*PROBLEM:*
Beginning with the line below that contains "- clock power came out lower by about 1%" and ending with the line that contains "drivers added, routing", copy every line exactly. Copy nothing else.

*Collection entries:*
○ ○ ○ ○

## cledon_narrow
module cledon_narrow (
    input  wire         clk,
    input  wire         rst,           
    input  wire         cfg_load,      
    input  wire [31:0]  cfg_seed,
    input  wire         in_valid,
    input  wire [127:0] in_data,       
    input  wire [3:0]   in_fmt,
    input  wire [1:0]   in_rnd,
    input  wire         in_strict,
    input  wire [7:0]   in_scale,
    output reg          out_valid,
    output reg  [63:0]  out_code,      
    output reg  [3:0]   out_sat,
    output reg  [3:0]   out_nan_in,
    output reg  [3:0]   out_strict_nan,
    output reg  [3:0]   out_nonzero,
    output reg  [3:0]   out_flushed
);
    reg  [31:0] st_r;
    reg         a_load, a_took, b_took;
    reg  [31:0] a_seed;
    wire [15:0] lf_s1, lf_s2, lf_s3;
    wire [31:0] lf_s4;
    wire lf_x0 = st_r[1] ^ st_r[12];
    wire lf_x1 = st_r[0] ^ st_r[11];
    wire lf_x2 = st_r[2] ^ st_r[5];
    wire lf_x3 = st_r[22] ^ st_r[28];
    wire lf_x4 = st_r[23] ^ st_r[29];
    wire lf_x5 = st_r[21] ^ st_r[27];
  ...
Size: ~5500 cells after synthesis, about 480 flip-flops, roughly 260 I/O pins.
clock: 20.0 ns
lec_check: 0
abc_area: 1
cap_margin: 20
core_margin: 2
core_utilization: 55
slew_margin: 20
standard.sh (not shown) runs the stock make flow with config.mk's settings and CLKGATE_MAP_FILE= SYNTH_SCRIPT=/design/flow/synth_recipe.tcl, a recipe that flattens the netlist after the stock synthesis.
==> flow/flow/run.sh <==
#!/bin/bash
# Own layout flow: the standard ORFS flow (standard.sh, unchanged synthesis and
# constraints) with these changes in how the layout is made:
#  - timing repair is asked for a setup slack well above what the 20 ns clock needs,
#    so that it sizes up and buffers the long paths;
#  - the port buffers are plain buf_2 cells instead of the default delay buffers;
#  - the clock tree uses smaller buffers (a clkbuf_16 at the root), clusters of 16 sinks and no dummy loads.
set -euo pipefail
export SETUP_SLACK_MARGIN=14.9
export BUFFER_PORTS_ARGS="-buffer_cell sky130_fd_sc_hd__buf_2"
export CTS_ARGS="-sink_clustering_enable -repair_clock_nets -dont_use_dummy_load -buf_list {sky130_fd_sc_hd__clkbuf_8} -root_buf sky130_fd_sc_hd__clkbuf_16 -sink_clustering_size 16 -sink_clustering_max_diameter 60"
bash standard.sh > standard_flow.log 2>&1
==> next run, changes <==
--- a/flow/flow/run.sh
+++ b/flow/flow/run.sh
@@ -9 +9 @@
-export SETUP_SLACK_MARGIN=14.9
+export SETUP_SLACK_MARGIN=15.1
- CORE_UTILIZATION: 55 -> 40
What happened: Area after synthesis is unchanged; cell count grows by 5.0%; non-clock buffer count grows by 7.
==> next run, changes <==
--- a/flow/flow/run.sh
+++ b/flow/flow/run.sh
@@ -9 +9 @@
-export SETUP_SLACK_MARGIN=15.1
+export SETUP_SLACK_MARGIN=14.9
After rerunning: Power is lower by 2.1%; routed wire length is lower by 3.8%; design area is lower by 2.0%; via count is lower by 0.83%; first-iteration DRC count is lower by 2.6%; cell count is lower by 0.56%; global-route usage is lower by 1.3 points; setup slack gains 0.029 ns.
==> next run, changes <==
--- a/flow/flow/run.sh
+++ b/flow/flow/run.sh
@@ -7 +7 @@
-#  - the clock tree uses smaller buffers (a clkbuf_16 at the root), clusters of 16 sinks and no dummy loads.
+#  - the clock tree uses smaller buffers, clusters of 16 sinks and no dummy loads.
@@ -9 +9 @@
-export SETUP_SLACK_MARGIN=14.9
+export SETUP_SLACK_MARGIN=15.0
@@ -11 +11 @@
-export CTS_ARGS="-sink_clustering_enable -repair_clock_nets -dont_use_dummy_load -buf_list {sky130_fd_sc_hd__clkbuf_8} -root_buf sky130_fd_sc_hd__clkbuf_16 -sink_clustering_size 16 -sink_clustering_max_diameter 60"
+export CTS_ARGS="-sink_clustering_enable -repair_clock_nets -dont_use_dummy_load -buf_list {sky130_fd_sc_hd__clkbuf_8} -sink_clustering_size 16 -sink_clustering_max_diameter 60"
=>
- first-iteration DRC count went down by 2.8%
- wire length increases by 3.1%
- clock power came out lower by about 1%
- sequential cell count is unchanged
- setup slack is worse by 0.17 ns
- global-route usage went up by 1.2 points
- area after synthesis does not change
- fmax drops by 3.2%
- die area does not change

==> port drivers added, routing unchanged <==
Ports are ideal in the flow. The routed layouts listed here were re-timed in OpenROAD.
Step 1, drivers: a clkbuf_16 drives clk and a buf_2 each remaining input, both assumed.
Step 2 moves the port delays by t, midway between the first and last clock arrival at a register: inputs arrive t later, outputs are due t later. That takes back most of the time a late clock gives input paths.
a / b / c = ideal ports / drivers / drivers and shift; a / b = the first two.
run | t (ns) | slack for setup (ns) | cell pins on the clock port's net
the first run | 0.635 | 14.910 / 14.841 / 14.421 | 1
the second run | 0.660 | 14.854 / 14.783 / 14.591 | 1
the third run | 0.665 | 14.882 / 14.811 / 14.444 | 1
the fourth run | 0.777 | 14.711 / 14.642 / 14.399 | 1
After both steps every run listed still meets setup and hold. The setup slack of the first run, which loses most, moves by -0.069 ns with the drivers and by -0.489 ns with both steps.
This is an optimization exercise on Yosys and OpenROAD, whose aim is small area, a short achievable clock period and few clock cycles per item, not a production implementation. The RTL was checked by simulation tests, not by an equivalence proof against the original design.

run A:
## pol_charge_unit
module pol_charge_unit (
    input  wire         clk,
    input  wire         rst,           
    input  wire         in_valid,
    output wire         in_ready,
    input  wire [114:0] in_cfg,        
    input  wire [39:0]  in_tc,         
    input  wire [39:0]  in_tp,         
    input  wire [51:0]  in_last,       
    input  wire [15:0]  in_bytes,      
    input  wire [63:0]  in_ts,         
    output wire         out_valid,
    input  wire         out_ready,
    output wire [1:0]   out_colour,    
    output wire         out_drop,      
    output wire [39:0]  out_tc,
    output wire [39:0]  out_tp,
    output wire [51:0]  out_last
);
    localparam [1:0] MODE_2698 = 2'b01,
                     MODE_4115 = 2'b10;
    localparam [2:0] P_DIV = 3'd0,      
                     P_CMP = 3'd1,      
                     P_PRE = 3'd2,      
                     P_MUL = 3'd3,      
                     P_FIN = 3'd4;
    wire [55:0] xa  = {2'b00, in_ts[63:10]};
    wire [55:0] la  = ~{4'd0, in_last};
    wire [55:0] lb  = ~{2'd0, in_last, 2'b00};
    wire [55:0] cs_s = xa ^ la ^ lb;
    wire [55:0] cs_c = {(xa[54:0] & la[54:0]) | (xa[54:0] & lb[54:0]) | (la[54:0] & lb[54:0]), 1'b0};
    wire [11:0] dlo  = {1'b0, cs_s[10:0]} + {1'b0, cs_c[10:0]} + 12'd2;
    wire [10:0] dl   = dlo[10:0];
    wire [44:0] hs   = cs_s[55:11];
    wire [44:0] hc   = cs_c[55:11];
  ...
export LEC_CHECK = 0
export ABC_CLOCK_PERIOD_IN_PS = 4000
export CAP_MARGIN = 20
export CORE_MARGIN = 2
export CORE_UTILIZATION = 70
export PLACE_DENSITY = 0.8
export SETUP_SLACK_MARGIN = 5
export SLEW_MARGIN = 20
export TNS_END_PERCENT = 0
create_clock -name core_clock -period 11.0 [get_ports {clk}]
standard.sh (not shown) runs the stock make flow with config.mk's settings and CLKGATE_MAP_FILE= SYNTH_SCRIPT=/design/flow/synth_recipe.tcl, a recipe that flattens the netlist after the stock synthesis.
==> flow/flow/run.sh <==
#!/bin/bash
# The standard layout, with three changes:
#  - port buffers are plain buffer cells (buf_1) instead of the delay cell
#    that buffer_ports picks by default;
#  - the clock tree uses larger sink clusters, no dummy loads;
#  - after the standard synthesis, flow/polar.py flips full adders (and swaps a gate for its complement where that serves) whose
#    inputs or outputs go through inverters (FA(~a,~b,~c) = (~s,~co)), which
#    removes inverter pairs the adder extraction leaves; registers and their
#    names are untouched.
set -euo pipefail
export BUFFER_PORTS_ARGS="-buffer_cell sky130_fd_sc_hd__buf_1"
export CTS_ARGS="-sink_clustering_enable -repair_clock_nets -dont_use_dummy_load -sink_clustering_size 24 -sink_clustering_max_diameter 80 -buf_list {sky130_fd_sc_hd__clkbuf_8 sky130_fd_sc_hd__clkbuf_16}"
bash standard.sh synth > synth.log 2>&1
R=orfs/results/sky130hd/pol_charge_unit/base
cp "$R/1_2_yosys.v" polar_in.v
python3 flow/polar.py polar_in.v polar_out.v > polar.log 2>&1
cp polar_out.v "$R/1_2_yosys.v"
rm -f "$R/1_synth.odb" "$R/1_synth.sdc"
bash standard.sh > standard.log 2>&1
Other scripts of this flow, unchanged in this note and not shown: flow/flow/polar.py
Testbench counts of run A, summed over its fixed seeds: cycles 1,606, items 1,536.
Modified inputs, run B compared to run A
- swapping 70 for 60 in CORE_UTILIZATION
- swapping 0.8 for 0.7 in PLACE_DENSITY
--- a/flow/flow/run.sh
+++ b/flow/flow/run.sh
@@ -4,3 +4,3 @@
 #    that buffer_ports picks by default;
-#  - the clock tree uses larger sink clusters, no dummy loads;
+#  - the clock tree uses smaller clock buffers and no dummy loads;
 #  - after the standard synthesis, flow/polar.py flips full adders (and swaps a gate for its complement where that serves) whose
@@ -11,3 +11,3 @@
 export BUFFER_PORTS_ARGS="-buffer_cell sky130_fd_sc_hd__buf_1"
-export CTS_ARGS="-sink_clustering_enable -repair_clock_nets -dont_use_dummy_load -sink_clustering_size 24 -sink_clustering_max_diameter 80 -buf_list {sky130_fd_sc_hd__clkbuf_8 sky130_fd_sc_hd__clkbuf_16}"
+export CTS_ARGS="-sink_clustering_enable -repair_clock_nets -dont_use_dummy_load -buf_list {sky130_fd_sc_hd__clkbuf_4 sky130_fd_sc_hd__clkbuf_8}"
 bash standard.sh synth > synth.log 2>&1
--- outcome ---
- Detailed route, run B vs run A: via total lower for run B
- Compared with run A, run B shows a met1 demand-to-capacity share in global routing that is 4.9 points lower.
## Diff of input files: run C against run B
- a change of CORE_UTILIZATION from 60 to 70
- a change of PLACE_DENSITY from 0.7 to 0.8
[summary]
Result: PASS for each of run C and run B. Against run B, detail-routed net length per standard cell in run C rose slightly. Run C vs. run B: die area fell 14%, final clock period utilization by the worst path -0.68 points.

==> separate check: timing with driven ports <==
In the flow no input, the clock included, has a driving cell. The finished layouts below were timed again as built, in two steps. Step 1 (the two cells are an assumption about what drives the block):
set clk [get_ports {clk}]
set_driving_cell -lib_cell sky130_fd_sc_hd__clkbuf_16 $clk
set_driving_cell -lib_cell sky130_fd_sc_hd__buf_2 [delete_from_list [all_inputs] $clk]
Step 2, shift: input delay + t, output delay - t, t = (earliest + latest rising clock arrival at the registers) / 2. This alone moves slack from input paths to output paths. Three values: ideal, step 1, step 2; two values: the first two.
run	t, ns	setup slack, ns	worst register clock-pin slew, ns
run A	0.623	3.797 / 3.754 / 3.436	0.10 / 0.10
run B	0.732	3.707 / 3.657 / 3.289	0.06 / 0.06
run C	0.734	3.781 / 3.738 / 3.256	0.06 / 0.06
After both steps every run listed still meets setup and hold. For run C, which loses most, drivers alone change the setup slack by -0.043 ns; drivers and shift together by -0.525 ns.
Background: an optimization exercise with open tools, aiming at small area, a short achievable clock period and few clock cycles per item. Do not read the settings as production practice.
At most, simulation tests tie the RTL to the original design; equivalence was not proved.
No functional check of the RTL was part of run 2.

==> flow/design.v, too long to show whole: its modules and the start of the top module <==
// module srgen: 3359 lines
// module srgen_ao21: 8 lines
// module srgen_an2: 7 lines
// module srgen_fa: 10 lines
module srgen (
    input  wire        clk,
    input  wire        rst,
    input  wire        cfg_valid,
    output wire        cfg_ready,
    input  wire [63:0] cfg_key,
    input  wire [31:0] cfg_site,
    input  wire [31:0] cfg_step,
    output reg         out_valid,
    input  wire        out_ready,
    output reg  [63:0] out_word
);
  // ...
==> flow/flow/run.sh <==
#!/bin/bash
# The standard layout (standard.sh) with the resizer's setup repair aiming
# for slack well above zero at the design's clock period; the SDC is the standard flow's,
# unchanged. Ports are buffered with buf_2 rather than the smallest buffer.
export SETUP_SLACK_MARGIN=20.9
export BUFFER_PORTS_ARGS="-buffer_cell sky130_fd_sc_hd__buf_2"
bash standard.sh > standard_flow.log 2>&1
==> flow/standard.sh <==
#!/bin/bash
# synth_recipe.tcl (not shown) runs the flow's synth.tcl, then flattens the netlist and writes it again
# the make line also repeats each setting of config.mk as NAME=value (left out here)
make -C /OpenROAD-flow-scripts/flow DESIGN_CONFIG=/design/flow/config.mk WORK_HOME=/design/flow/orfs CLKGATE_MAP_FILE= SYNTH_SCRIPT=/design/flow/synth_recipe.tcl "${@:-finish}"
==> flow/config.mk <==
export PLATFORM = sky130hd
export DESIGN_NAME = srgen
export DESIGN_NICKNAME = srgen
export VERILOG_FILES = /design/flow/design.v
export SDC_FILE = /design/flow/constraint.sdc
export NUM_CORES = 4
export LEC_CHECK = 0
export CAP_MARGIN = 40
export CORE_MARGIN = 2
export CORE_UTILIZATION = 55
export PLACE_DENSITY = 0.72
export SLEW_MARGIN = 50
export SYNTH_HIERARCHICAL = 1
export SYNTH_MINIMUM_KEEP_SIZE = 0
==> flow/constraint.sdc <==
create_clock -name core_clock -period 28.0 [get_ports {clk}]
set_input_delay 5.6000 -clock core_clock [delete_from_list [all_inputs] [get_ports {clk}]]
set_output_delay 5.6000 -clock core_clock [all_outputs]
set_load 0.01 [all_outputs]
==> results.yml, run 1 <==
status:
  outcome: "complete, no violations"
synthesis:
  post_synth.cell_area_avg_sq_um: 12.3
  syn-cell-area_sq_um: 50400
  synth-adder-area-share: 0.599
  synth_compound_area_frac: 0.104
  synth_top_area_cell: "fa_1"
  synth_top_area_share: 0.559
  postSynthNetCount: 5802
  synth.top_cells.by_count: "fa_1, inv_1, nand2_1"
  ys_async_sr_fraction: 0
worst_hold_path:
  worst_min_delay_path_category: "flop to flop"
  worst_hold_path.num_cells: 2
sta:
  layout_min_cycle_time_ns: 7.06
  tns_ns: 0
  finalHoldWorstSlack_ns: 0.475
detailed_routing:
  antenna_violating_nets_post_route: 0
  first_iter_violations: 4905
grt:
  gr-usage-met1: 0.566
  met3_demand_to_capacity_share_in_global_routing: 0.157
  grt_overflow: 0
  number_of_global_route_vias_before_repair: 40300
die:
  taps: 1186
  design.core.area_sq_um: 91200
clocking:
  clock_sinks: 267
  tritoncts.num_buffers: 35
  cts_post_setup_buffers_inserted: 92
  post_cts_hold_buffer_count: 0
  cts_resized: 181
critical_path:
  critPathRequiredTime_ns: 28.44
  critPathCaptureType: "flop"
  path_class: "input pin to flop"
  worst_path_largest_cell_delay_ns: 0.33
final_layout:
  seq_share: 0.105
  non_clock_buffer_area_share: 0.0682
  layout.non_clock_inverters: 275
  clkCellAreaFrac: 0.0200
  largestClassByArea: "multi-input gates"
  most-common-layout-cells: "fa_1, buf_4, nand2_1"
  antenna_cells: 1
  flow.area_growth_from_synthesis_pct: 15.3
  n_fill_cell: 7017
Testbench counts, summed over its fixed seeds: cycles 13,025, items 10,457.
==> run 2, diff against run 1 <==
--- a/flow/design.v
+++ b/flow/design.v
@@ -19,18 +19,19 @@
     reg  [63:0] tphi;
     reg  [63:0] zin;
     reg  [63:0] mid;
     wire idle = ~|ph;
     wire start = idle & cfg_valid;
     assign cfg_ready = ph[2];
     wire adv = ~out_valid | out_ready;
     wire sync = run & ~rwd & ~rpl;    
-    wire [63:0] a1 = zin ^ (zin >> 30);
-    wire [63:0] na1 = ~a1;
+    wire [63:0] a1, na1;
+    srgen_xs30 u_xs30 (.z(zin), .y(a1));
+    srgen_xs30n u_xs30n (.z(zin), .y(na1));
     wire sa_1;
 srgen_an2 u_sa_1 (.a(cfg_site[1]), .b(cfg_site[0]), .y(sa_1));
     wire sa_2;
 srgen_an2 u_sa_2 (.a(cfg_site[3]), .b(cfg_site[2]), .y(sa_2));
     wire sa_3;
 srgen_an2 u_sa_3 (.a(cfg_site[5]), .b(cfg_site[4]), .y(sa_3));
     wire sa_4;
 srgen_an2 u_sa_4 (.a(cfg_site[6]), .b(cfg_site[5]), .y(sa_4));
@@ -3352,16 +3353,28 @@
             rpl <= rwd & ~start;
             if (start) run <= 1'b0;
             else if (ph[6]) run <= 1'b1;
             if (sync & ~start) out_valid <= 1'b1;
             else out_valid <= out_valid & ~out_ready & ~ph[2];
         end
     end
 endmodule
+module srgen_xs30 (
+    input  wire [63:0] z,
+    output wire [63:0] y
+);
+    assign y = z ^ (z >> 30);
+endmodule
+module srgen_xs30n (
+    input  wire [63:0] z,
+    output wire [63:0] y
+);
+    assign y = ~(z ^ (z >> 30));
+endmodule
 module srgen_ao21 (
     input  wire a,
     input  wire b,
     input  wire c,
     output wire y
 );
     assign y = a | (b & c);
 endmodule
==> results.yml, run 2 <==
critical_path:
  timing.reg2reg.worst_path_depth: 20
  crit_chain: "buf_8 > inv_4 > fa_1 > fa_1 > fa_1 > fa_1 > fa_1 > fa_1 > ha_1 > nand4_1 > or4_1 > a2111o_1 > nand2_2 > a31oi_4 > xnor2_2 > xnor2_4 > and3_1 > nor4_1 > a211oi_1 > a21oi_1"
  crit_top_cell: "fa_1"
  cpMaxStageDelayCell: "xnor2_2"
  r2r-start: "mid[3]$_DFF_P_"
  critPathRequiredTime_ns: 28.56
  worst_path_largest_cell_delay_ns: 0.60
  number_of_buffer_and_inverter_stages_on_the_critical_path: 2
  path_class: "flop to flop"
  crit_path_max_fanout: 14
  timing.critical_path.from_type: "flop"
  critPathCaptureType: "flop"
  setup.reg_to_reg.worst_slack_ns: 20.88
  critical_path_arrival_ns: 7.68
  cpLargestDelayFamily: "adder cells"
  regToRegEndpoint: "zin[0]$_DFF_P_"
grt:
  grt_antenna_before_repair: 5
  grt_util_all_layers: 0.434
  grt_start_max_net_pins: 67
  grt_overflow: 0
  first_pass_grt_wire_length_mm: 286
  number_of_global_route_vias_before_repair: 40600
synthesis:
  syn-cell-area_sq_um: 50600
  post_synth.cell_area_avg_sq_um: 12.1
  synth_cells: 4196
  ys_warn_count: 7
  postSynthNetCount: 5896
place:
  place_hpwl_mm: 158
  placer_congestion: 1.08
  numPortBuffers: 197
detailed_routing:
  antenna_violating_nets_post_route: 0
  number_of_optimization_iterations_in_the_first_detailed_route_pass: 6
  detailroute.via_count: 38100
  wl_per_cell_microns: 34.4
  first_iter_violations: 4587
  drt_drc_violations_left: 0
  drt_wl_total_mm: 199
  vias_per_cell: 6.58
die:
  die_width_microns: 307
  chip_height_microns: 307
  design.core.area_sq_um: 91400
  initial_utilization: 0.553
  boundary_pins: 198
  fp.dieArea_sq_um: 94400
  total_number_of_placement_rows: 111
final_layout:
  antenna_cells: 0
  drive_above_1_share: 0.192
  final_common_cell: "fa_1"
  most-common-layout-cells: "fa_1, nand2_1, buf_4"
  regs_by_ff_count: "mid (64), out_word (64), zin (64)"
  design.final.nets: 6290
  flow.area_growth_from_synthesis_pct: 14.8
clocking:
  post_cts_hold_buffer_count: 0
  cts.htree.levels: 1
  clock_sinks: 267
  clk-insertion-delay-late_ns: 0.64
  cts-root-to-sink-buffers: 3
  cts.clk_slew.worst_paths_ns: 0.07
  tritoncts: "built"
  clk_root_buffer_cell: "clkbuf_16"
  tritoncts.num_buffers: 31
sta:
  max_freq_mhz: 140
  final-hold-violation-count: 0
  max-slew-margin-rel: 0.470
  unrepaired_setup_endpoints_after_global_routing: "true"
  timing_worst_slew_pin_value_ns: 0.789
  layout_min_cycle_time_ns: 7.12
  tns_ns: 0
  finalHoldWorstSlack_ns: 0.549
  maxSlewViolCount: 0
  worst_case_clock_skew_ns: 0.0247
  final_min_period_over_clock_period: 0.254
  setup-violations-final: 0
status:
  outcome: "complete, no violations"
run:
  max_cap_check_violation_count: 0
worst_hold_path:
  worst_min_delay_path_category: "flop to flop"
  endpoint_with_the_worst_hold_slack: "run$_SDFFE_PP0P_"
  worst_hold_path.num_cells: 2
  holdCritStartpoint: "run$_SDFFE_PP0P_"
[run 2: worst max path at each step]
stage | depth (start not counted) | to | start
2_1_floorplan | 28 | zin[63]$_SDFF_PP1_ | ph[3]$_SDFF_PP0_
5_1_grt | 20 | zin[0]$_DFF_P_ | mid[1]$_DFF_P_
3_3_place_gp | 25 | zin[63]$_SDFF_PP1_ | ph[1]$_SDFF_PP0_
6_report | 20 | zin[0]$_DFF_P_ | mid[3]$_DFF_P_
4_1_cts | 25 | zin[63]$_SDFF_PP1_ | ph[2]$_SDFF_PP0_
3_5_place_dp | 25 | zin[63]$_SDFF_PP1_ | ph[3]$_SDFF_PP0_
[run 2: per-layer routing]
layer / global-route usage / wire length (microns) / vias up
li1: - / - / 14700
met1: 0.562 / 69500 / 19500
met2: 0.626 / 84600 / 3147
met3: 0.155 / 28400 / 780
met4: 0.268 / 16900 / 10
met5: 0 / 62 / -
[run 2: repair_timing]
item                                    in CTS  in global routing
endpoints found under the setup margin     151                 78
gates cloned                                 1                  1
pin swaps                                   22                 36
gates resized for setup                    146                186
setup buffers                               73                 70
[run 2: stage by stage]
| stage | worst slack (ns) | cell area, sq um | std cells | util |
|---|---|---|---|---|
| after floorplan | 20.70 | 50600 | 4196 | - |
| after global placement | 19.46 | 53900 | 5595 | 0.590 |
| after detailed placement | 19.30 | 54300 | 5598 | 0.594 |
| after CTS | 20.78 | 56700 | 5730 | 0.621 |
| after global routing | 20.77 | 58100 | 5801 | 0.636 |
| final | 20.88 | 58100 | 5801 | 0.636 |
[run 2: worst register-to-register path, stage by stage (launching register included)]
cell,delay [ns]
dfxtp_1,0.34
buf_8,0.25
inv_4,0.19
fa_1,0.47
fa_1,0.40
fa_1,0.40
fa_1,0.39
fa_1,0.41
fa_1,0.38
ha_1,0.38
nand4_1,0.14
or4_1,0.54
a2111o_1,0.49
nand2_2,0.12
a31oi_4,0.15
xnor2_2,0.60
xnor2_4,0.28
and3_1,0.27
nor4_1,0.58
a211oi_1,0.12
a21oi_1,0.17
[run 2: layout make-up]
type                       count  area, sq um
clock buffer                  35          832
clock inverter                23          314
fill                        7073        33300
inverter                     253         1080
multi-input combinational   3542        44700
sequential                   267         6080
tap                         1186         1480
timing repair buffer         495         3630

[afterwards: timing with drivers on the ports]
No port has a modelled driver above. Below, the same layouts with a new extraction and two added sets of constraints.
Step 1: set_driving_cell puts a clkbuf_16 on clk and a buf_2 on each other input, an assumption about the parent block.
Step 2, shift: input delay + t, output delay - t, t = (earliest + latest rising clock arrival at the registers) / 2. This alone moves slack from input paths to output paths.
Three values: ideal, step 1, step 2; two values: the first two.
run	t, ns	setup slack, ns	worst setup path after step 2	latest minus earliest clock arrival (ns)	worst slew at a driven data input, ns
run 1	0.623	20.939 / 20.899 / 20.276	input to register	0.030 / 0.030	0.11
run 2	0.691	20.876 / 20.876 / 20.293	input to register	0.030 / 0.031	0.17
After both steps setup and hold are still met in every run listed. For run 1, which loses most, drivers alone change the setup slack by -0.040 ns; drivers and shift together by -0.663 ns.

○ ○ ○ ○

*REPLY:*
- clock power came out lower by about 1%
- sequential cell count is unchanged
- setup slack is worse by 0.17 ns
- global-route usage went up by 1.2 points
- area after synthesis does not change
- fmax drops by 3.2%
- die area does not change

==> port drivers added, routing unchanged <==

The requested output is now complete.